Task goal |
Would you reproduce exactly the lines below from the one holding "set_input_delay 0.18 -clock" through the one holding "between the instruction-fetch", inclusive, and no others?

Stored items
↓
$ cat config.mk
export PLATFORM = sky130hd
export DESIGN_NAME = mem_port_arbiter
export DESIGN_NICKNAME = d
export VERILOG_FILES = /design/src/rtl/mem_port_arbiter.sv
export SDC_FILE = /design/constraint.sdc
export NUM_CORES = 1
export LEC_CHECK = 0
export BUFFER_PORTS_ARGS = -buffer_cell sky130_fd_sc_hd__clkbuf_2
export CAP_MARGIN = 20
export CELL_PAD_IN_SITES_DETAIL_PLACEMENT = 1
export CELL_PAD_IN_SITES_GLOBAL_PLACEMENT = 1
export CORE_MARGIN = 10
export CORE_UTILIZATION = 15
export DETAILED_ROUTE_END_ITERATION = 8
export PLACE_DENSITY_LB_ADDON = 0.25
export SLEW_MARGIN = 10
export SYNTH_ARGS = -nofsm -noshare
export SYNTH_HDL_FRONTEND = slang
export SYNTH_SLANG_ARGS = --single-unit
$ cat constraint.sdc
create_clock -name clk -period 1.2 [get_ports clk]
set_input_delay 0.18 -clock clk [delete_from_list [all_inputs] [get_ports clk]]
set_output_delay 0.18 -clock clk [all_outputs]
set_load 0.005 [all_outputs]
$ cat src/rtl/mem_port_arbiter.sv
// Two-to-one arbiter sharing a single-ported memory between the instruction-fetch
// port and the load/store data port. It keeps one transaction in flight at a time.
// Data wins by default. A streak counter hands the slot to a waiting fetch after
// STREAK consecutive data grants. flush_i abandons or silences the pending fetch.
module mem_port_arbiter #(
    parameter int unsigned ADDR_WIDTH = 32,
    parameter int unsigned DATA_WIDTH = 32,
    parameter int unsigned BE_WIDTH   = 4,
    parameter int unsigned STREAK     = 4
) (
    input  logic                  clk,
    input  logic                  rst_n,

    // Instruction-fetch port
    input  logic                  i_req_i,
    input  logic [ADDR_WIDTH-1:0] i_addr_i,
    output logic                  i_gnt_o,
    output logic                  i_rvalid_o,
    output logic [DATA_WIDTH-1:0] i_rdata_o,
    input  logic                  flush_i,

    // Load/store data port
    input  logic                  d_req_i,
    input  logic                  d_wr_i,
    input  logic [ADDR_WIDTH-1:0] d_addr_i,
    input  logic [DATA_WIDTH-1:0] d_wdata_i,
    input  logic [BE_WIDTH-1:0]   d_be_i,
    output logic                  d_gnt_o,
    output logic                  d_rvalid_o,
    output logic [DATA_WIDTH-1:0] d_rdata_o,

    // Memory port
    output logic                  m_req_o,
    output logic                  m_wr_o,
    output logic [ADDR_WIDTH-1:0] m_addr_o,
    output logic [DATA_WIDTH-1:0] m_wdata_o,
    output logic [BE_WIDTH-1:0]   m_be_o,
    input  logic                  m_gnt_i,
    input  logic                  m_rvalid_i,
    input  logic [DATA_WIDTH-1:0] m_rdata_i
);

    localparam int unsigned StreakW = $clog2(STREAK + 1);
    localparam logic [StreakW-1:0] StreakMax = StreakW'(STREAK);

    typedef enum logic [1:0] {
        StIdle,
        StReq,
        StWait
    } state_e;

    state_e              state_q, state_d;
    logic                owner_q, owner_d;   // 0 = instr, 1 = data
    logic                drop_q, drop_d;     // outstanding fetch response to be discarded
    logic [StreakW-1:0]  streak_q, streak_d;

    logic in_req;
    logic in_wait;
    logic arb_en;
    logic force_instr;
    logic win_data;
    logic win_instr;
    logic rsp;

    assign in_req  = (state_q == StReq);
    assign in_wait = (state_q == StWait);
    assign rsp     = in_wait && m_rvalid_i;

    // Winner selection on the current cycle's request inputs
    always_comb begin
        force_instr = i_req_i && !flush_i && (streak_q == StreakMax);
        win_data    = d_req_i && !force_instr;
        win_instr   = !win_data && i_req_i && !flush_i;
    end

    // Next-state for FSM, owner and drop flag
    always_comb begin
        state_d = state_q;
        owner_d = owner_q;
        drop_d  = drop_q;
        arb_en  = 1'b0;

        unique case (state_q)
            StIdle: begin
                arb_en = 1'b1;
            end
            StReq: begin
                if (m_gnt_i) begin
                    state_d = StWait;
                    // Grant taken but the response belongs to a flushed stream
                    if (!owner_q && flush_i) begin
                        drop_d = 1'b1;
                    end
                end else if (!owner_q && flush_i) begin
                    state_d = StIdle;
                end
            end
            StWait: begin
                if (!owner_q && flush_i) begin
                    drop_d = 1'b1;
                end
                if (m_rvalid_i) begin
                    arb_en = 1'b1;
                    drop_d = 1'b0;
                end
            end
            default: begin
                state_d = StIdle;
            end
        endcase

        if (arb_en) begin
            if (win_data) begin
                state_d = StReq;
                owner_d = 1'b1;
            end else if (win_instr) begin
                state_d = StReq;
                owner_d = 1'b0;
            end else begin
                state_d = StIdle;
            end
        end
    end

    // Streak of data grants taken while a fetch is waiting
    always_comb begin
        streak_d = streak_q;
        if (i_gnt_o || !i_req_i) begin
            streak_d = '0;
        end else if (d_gnt_o && (streak_q != StreakMax)) begin
            streak_d = streak_q + StreakW'(1);
        end
    end

    // Grant/response qualification and memory-side muxing
    always_comb begin
        m_req_o    = in_req;
        i_gnt_o    = in_req && !owner_q && m_gnt_i;
        d_gnt_o    = in_req && owner_q && m_gnt_i;
        i_rvalid_o = rsp && !owner_q && !drop_q && !flush_i;
        d_rvalid_o = rsp && owner_q;
        i_rdata_o  = m_rdata_i;
        d_rdata_o  = m_rdata_i;

        if (owner_q) begin
            m_addr_o  = d_addr_i;
            m_wr_o    = d_wr_i;
            m_wdata_o = d_wdata_i;
            m_be_o    = d_be_i;
        end else begin
            m_addr_o  = i_addr_i;
            m_wr_o    = 1'b0;
            m_wdata_o = '0;
            m_be_o    = '1;
        end
    end

    // State registers
    always_ff @(posedge clk or negedge rst_n) begin
        if (!rst_n) begin
            state_q  <= StIdle;
            owner_q  <= 1'b0;
            drop_q   <= 1'b0;
            streak_q <= '0;
        end else begin
            state_q  <= state_d;
            owner_q  <= owner_d;
            drop_q   <= drop_d;
            streak_q <= streak_d;
        end
    end

endmodule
↑
Output |
set_input_delay 0.18 -clock clk [delete_from_list [all_inputs] [get_ports clk]]
set_output_delay 0.18 -clock clk [all_outputs]
set_load 0.005 [all_outputs]
$ cat src/rtl/mem_port_arbiter.sv
// Two-to-one arbiter sharing a single-ported memory between the instruction-fetch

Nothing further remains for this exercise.